### config.mk
export PLATFORM = sky130hd
export DESIGN_NAME = settle_delay_gen
export DESIGN_NICKNAME = d
export VERILOG_FILES = /design/src/rtl/settle_pkg.sv /design/src/rtl/settle_cfg.sv /design/src/rtl/settle_atn.sv /design/src/rtl/settle_count.sv /design/src/rtl/settle_delay_gen.sv
export SDC_FILE = /design/constraint.sdc
export NUM_CORES = 1
export LEC_CHECK = 0
export CORE_MARGIN = 2
export CORE_UTILIZATION = 35
export CTS_CLUSTER_DIAMETER = 30
export CTS_CLUSTER_SIZE = 24
export DETAILED_ROUTE_END_ITERATION = 7
export MAX_ROUTING_LAYER = met4
export PLACE_DENSITY = 0.63
export SYNTH_ARGS = -nofsm -noshare
export SYNTH_HDL_FRONTEND = slang
export SYNTH_SLANG_ARGS = --single-unit
### constraint.sdc
create_clock -name clk -period 1.4 [get_ports clk]
set_clock_uncertainty 0.2 [all_clocks]
set_input_delay 0.21 -clock clk [delete_from_list [all_inputs] [get_ports clk]]
set_output_delay 0.21 -clock clk [all_outputs]
set_load 0.02 [all_outputs]
### src/rtl/settle_pkg.sv
package settle_pkg;

    localparam int CFG_W      = 8;
    localparam int CODE_W     = 4;
    localparam logic [CODE_W-1:0] CODE_PRESCALE = 4'b0010;
    localparam logic [CODE_W-1:0] CODE_MODE     = 4'b1010;
    localparam int MODE_HS_BIT = 2;

    typedef enum logic [1:0] {
        SEL_STANDARD = 2'd0,
        SEL_HS_LONG  = 2'd1,
        SEL_HS_SHORT = 2'd2
    } delay_sel_e;

endpackage

### src/rtl/settle_cfg.sv
module settle_cfg
    import settle_pkg::*;
#(
    parameter int NF_W   = 4,
    parameter int NF_MAX = 8,
    parameter int NF_RST = 8
) (
    input  logic             clk,
    input  logic             rst_n,
    input  logic             cfg_wr,
    input  logic [CFG_W-1:0] cfg_data,
    output logic [NF_W-1:0]  nf_q,
    output logic             hs_q
);

    localparam int VAL_W = CFG_W - CODE_W;

    typedef struct packed {
        logic [NF_W-1:0] nf;
        logic            hs;
    } cfg_state_t;

    cfg_state_t st_d, st_q;
    logic [CODE_W-1:0] code;
    logic [VAL_W-1:0]  value;
    logic              nf_legal;

    assign code  = cfg_data[CFG_W-1 -: CODE_W];
    assign value = cfg_data[VAL_W-1:0];

    generate
        if (VAL_W > NF_W) begin : g_wide_val
            assign nf_legal = (value != '0) && (value <= VAL_W'(NF_MAX));
        end else begin : g_narrow_val
            assign nf_legal = (value != '0) && (NF_W'(value) <= NF_W'(NF_MAX));
        end
    endgenerate

    always_comb begin
        st_d = st_q;
        if (cfg_wr) begin
            if (code == CODE_PRESCALE && nf_legal) begin
                st_d.nf = NF_W'(value);
            end else if (code == CODE_MODE) begin
                st_d.hs = cfg_data[MODE_HS_BIT];
            end
        end
    end

    always_ff @(posedge clk or negedge rst_n) begin
        if (!rst_n) begin
            st_q.nf <= NF_W'(NF_RST);
            st_q.hs <= 1'b0;
        end else begin
            st_q <= st_d;
        end
    end

    assign nf_q = st_q.nf;
    assign hs_q = st_q.hs;

    AST_NF_IN_RANGE: assert property (@(posedge clk) disable iff (!rst_n)
        (nf_q != '0) && (nf_q <= NF_W'(NF_MAX)));
    AST_CFG_HOLD: assert property (@(posedge clk) disable iff (!rst_n)
        !cfg_wr |=> $stable(nf_q) && $stable(hs_q));

endmodule

### src/rtl/settle_atn.sv
module settle_atn (
    input  logic clk,
    input  logic rst_n,
    input  logic atn,
    input  logic take,
    output logic use_long,
    output logic atn_fall
);

    typedef struct packed {
        logic atn_prev;
        logic first;
    } atn_state_t;

    atn_state_t st_d, st_q;

    assign atn_fall = st_q.atn_prev & ~atn;
    assign use_long = st_q.first | atn_fall;

    always_comb begin
        st_d          = st_q;
        st_d.atn_prev = atn;
        if (take) begin
            st_d.first = 1'b0;
        end else if (atn_fall) begin
            st_d.first = 1'b1;
        end
    end

    always_ff @(posedge clk or negedge rst_n) begin
        if (!rst_n) begin
            st_q.atn_prev <= 1'b0;
            st_q.first    <= 1'b1;
        end else begin
            st_q <= st_d;
        end
    end

    AST_FIRST_CONSUMED: assert property (@(posedge clk) disable iff (!rst_n)
        take |=> !st_q.first);
    AST_FIRST_ARMED: assert property (@(posedge clk) disable iff (!rst_n)
        atn_fall && !take |=> st_q.first);

endmodule

### src/rtl/settle_count.sv
module settle_count #(
    parameter int CNT_W = 5
) (
    input  logic             clk,
    input  logic             rst_n,
    input  logic             start,
    input  logic [CNT_W-1:0] len,
    output logic             take,
    output logic             done
);

    typedef struct packed {
        logic             busy;
        logic             done;
        logic [CNT_W-1:0] cnt;
    } cnt_state_t;

    cnt_state_t st_d, st_q;

    assign take = start & ~st_q.busy;
    assign done = st_q.done;

    always_comb begin
        st_d      = st_q;
        st_d.done = 1'b0;
        if (st_q.busy) begin
            if (st_q.cnt <= CNT_W'(1)) begin
                st_d.busy = 1'b0;
                st_d.done = 1'b1;
                st_d.cnt  = '0;
            end else begin
                st_d.cnt = st_q.cnt - CNT_W'(1);
            end
        end else if (start) begin
            st_d.busy = 1'b1;
            st_d.cnt  = len;
        end
    end

    always_ff @(posedge clk or negedge rst_n) begin
        if (!rst_n) begin
            st_q <= '0;
        end else begin
            st_q <= st_d;
        end
    end

    AST_LOAD_LEN: assert property (@(posedge clk) disable iff (!rst_n)
        take |=> st_q.busy && (st_q.cnt == $past(len)));
    AST_START_IGNORED: assert property (@(posedge clk) disable iff (!rst_n)
        st_q.busy && (st_q.cnt > CNT_W'(1)) |=> st_q.busy && (st_q.cnt == $past(st_q.cnt) - CNT_W'(1)));
    AST_DONE_PULSE: assert property (@(posedge clk) disable iff (!rst_n)
        done |=> !done);

endmodule

### src/rtl/settle_delay_gen.sv
module settle_delay_gen
    import settle_pkg::*;
#(
    parameter int NF_W   = 4,
    parameter int NF_MAX = 8,
    parameter int NF_RST = 8
) (
    input  logic             clk,
    input  logic             rst_n,
    input  logic             cfg_wr,
    input  logic [CFG_W-1:0] cfg_data,
    input  logic             atn,
    input  logic             start,
    output logic             done
);

    localparam int CNT_W = $clog2(2 * NF_MAX + 1);

    logic [NF_W-1:0]  nf;
    logic             hs;
    logic             take;
    logic             use_long;
    logic             atn_fall;
    logic [CNT_W-1:0] len_full;
    logic [CNT_W-1:0] len_short;
    logic [CNT_W-1:0] len;
    delay_sel_e       sel;

    settle_cfg #(
        .NF_W  (NF_W),
        .NF_MAX(NF_MAX),
        .NF_RST(NF_RST)
    ) u_cfg (
        .clk     (clk),
        .rst_n   (rst_n),
        .cfg_wr  (cfg_wr),
        .cfg_data(cfg_data),
        .nf_q    (nf),
        .hs_q    (hs)
    );

    settle_atn u_atn (
        .clk     (clk),
        .rst_n   (rst_n),
        .atn     (atn),
        .take    (take),
        .use_long(use_long),
        .atn_fall(atn_fall)
    );

    always_comb begin
        len_full  = CNT_W'(nf) << 1;
        len_short = (CNT_W'(nf) + CNT_W'(1)) >> 1;
        if (!hs) begin
            sel = SEL_STANDARD;
        end else if (use_long) begin
            sel = SEL_HS_LONG;
        end else begin
            sel = SEL_HS_SHORT;
        end
        case (sel)
            SEL_HS_SHORT: len = len_short;
            default:      len = len_full;
        endcase
    end

    settle_count #(
        .CNT_W(CNT_W)
    ) u_count (
        .clk  (clk),
        .rst_n(rst_n),
        .start(start),
        .len  (len),
        .take (take),
        .done (done)
    );

    AST_SHORT_NONZERO: assert property (@(posedge clk) disable iff (!rst_n)
        take && (sel == SEL_HS_SHORT) |-> (len != '0) && (len <= len_full));
    AST_LONG_AFTER_FALL: assert property (@(posedge clk) disable iff (!rst_n)
        take && hs && atn_fall |-> (len == len_full));

endmodule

··········

Problem
The first line of the records and every line down to the line with "set_clock_uncertainty 0.2 [all_clocks]" must be quoted exactly; leave out all else.

Solution below
### config.mk
export PLATFORM = sky130hd
export DESIGN_NAME = settle_delay_gen
export DESIGN_NICKNAME = d
export VERILOG_FILES = /design/src/rtl/settle_pkg.sv /design/src/rtl/settle_cfg.sv /design/src/rtl/settle_atn.sv /design/src/rtl/settle_count.sv /design/src/rtl/settle_delay_gen.sv
export SDC_FILE = /design/constraint.sdc
export NUM_CORES = 1
export LEC_CHECK = 0
export CORE_MARGIN = 2
export CORE_UTILIZATION = 35
export CTS_CLUSTER_DIAMETER = 30
export CTS_CLUSTER_SIZE = 24
export DETAILED_ROUTE_END_ITERATION = 7
export MAX_ROUTING_LAYER = met4
export PLACE_DENSITY = 0.63
export SYNTH_ARGS = -nofsm -noshare
export SYNTH_HDL_FRONTEND = slang
export SYNTH_SLANG_ARGS = --single-unit
### constraint.sdc
create_clock -name clk -period 1.4 [get_ports clk]
set_clock_uncertainty 0.2 [all_clocks]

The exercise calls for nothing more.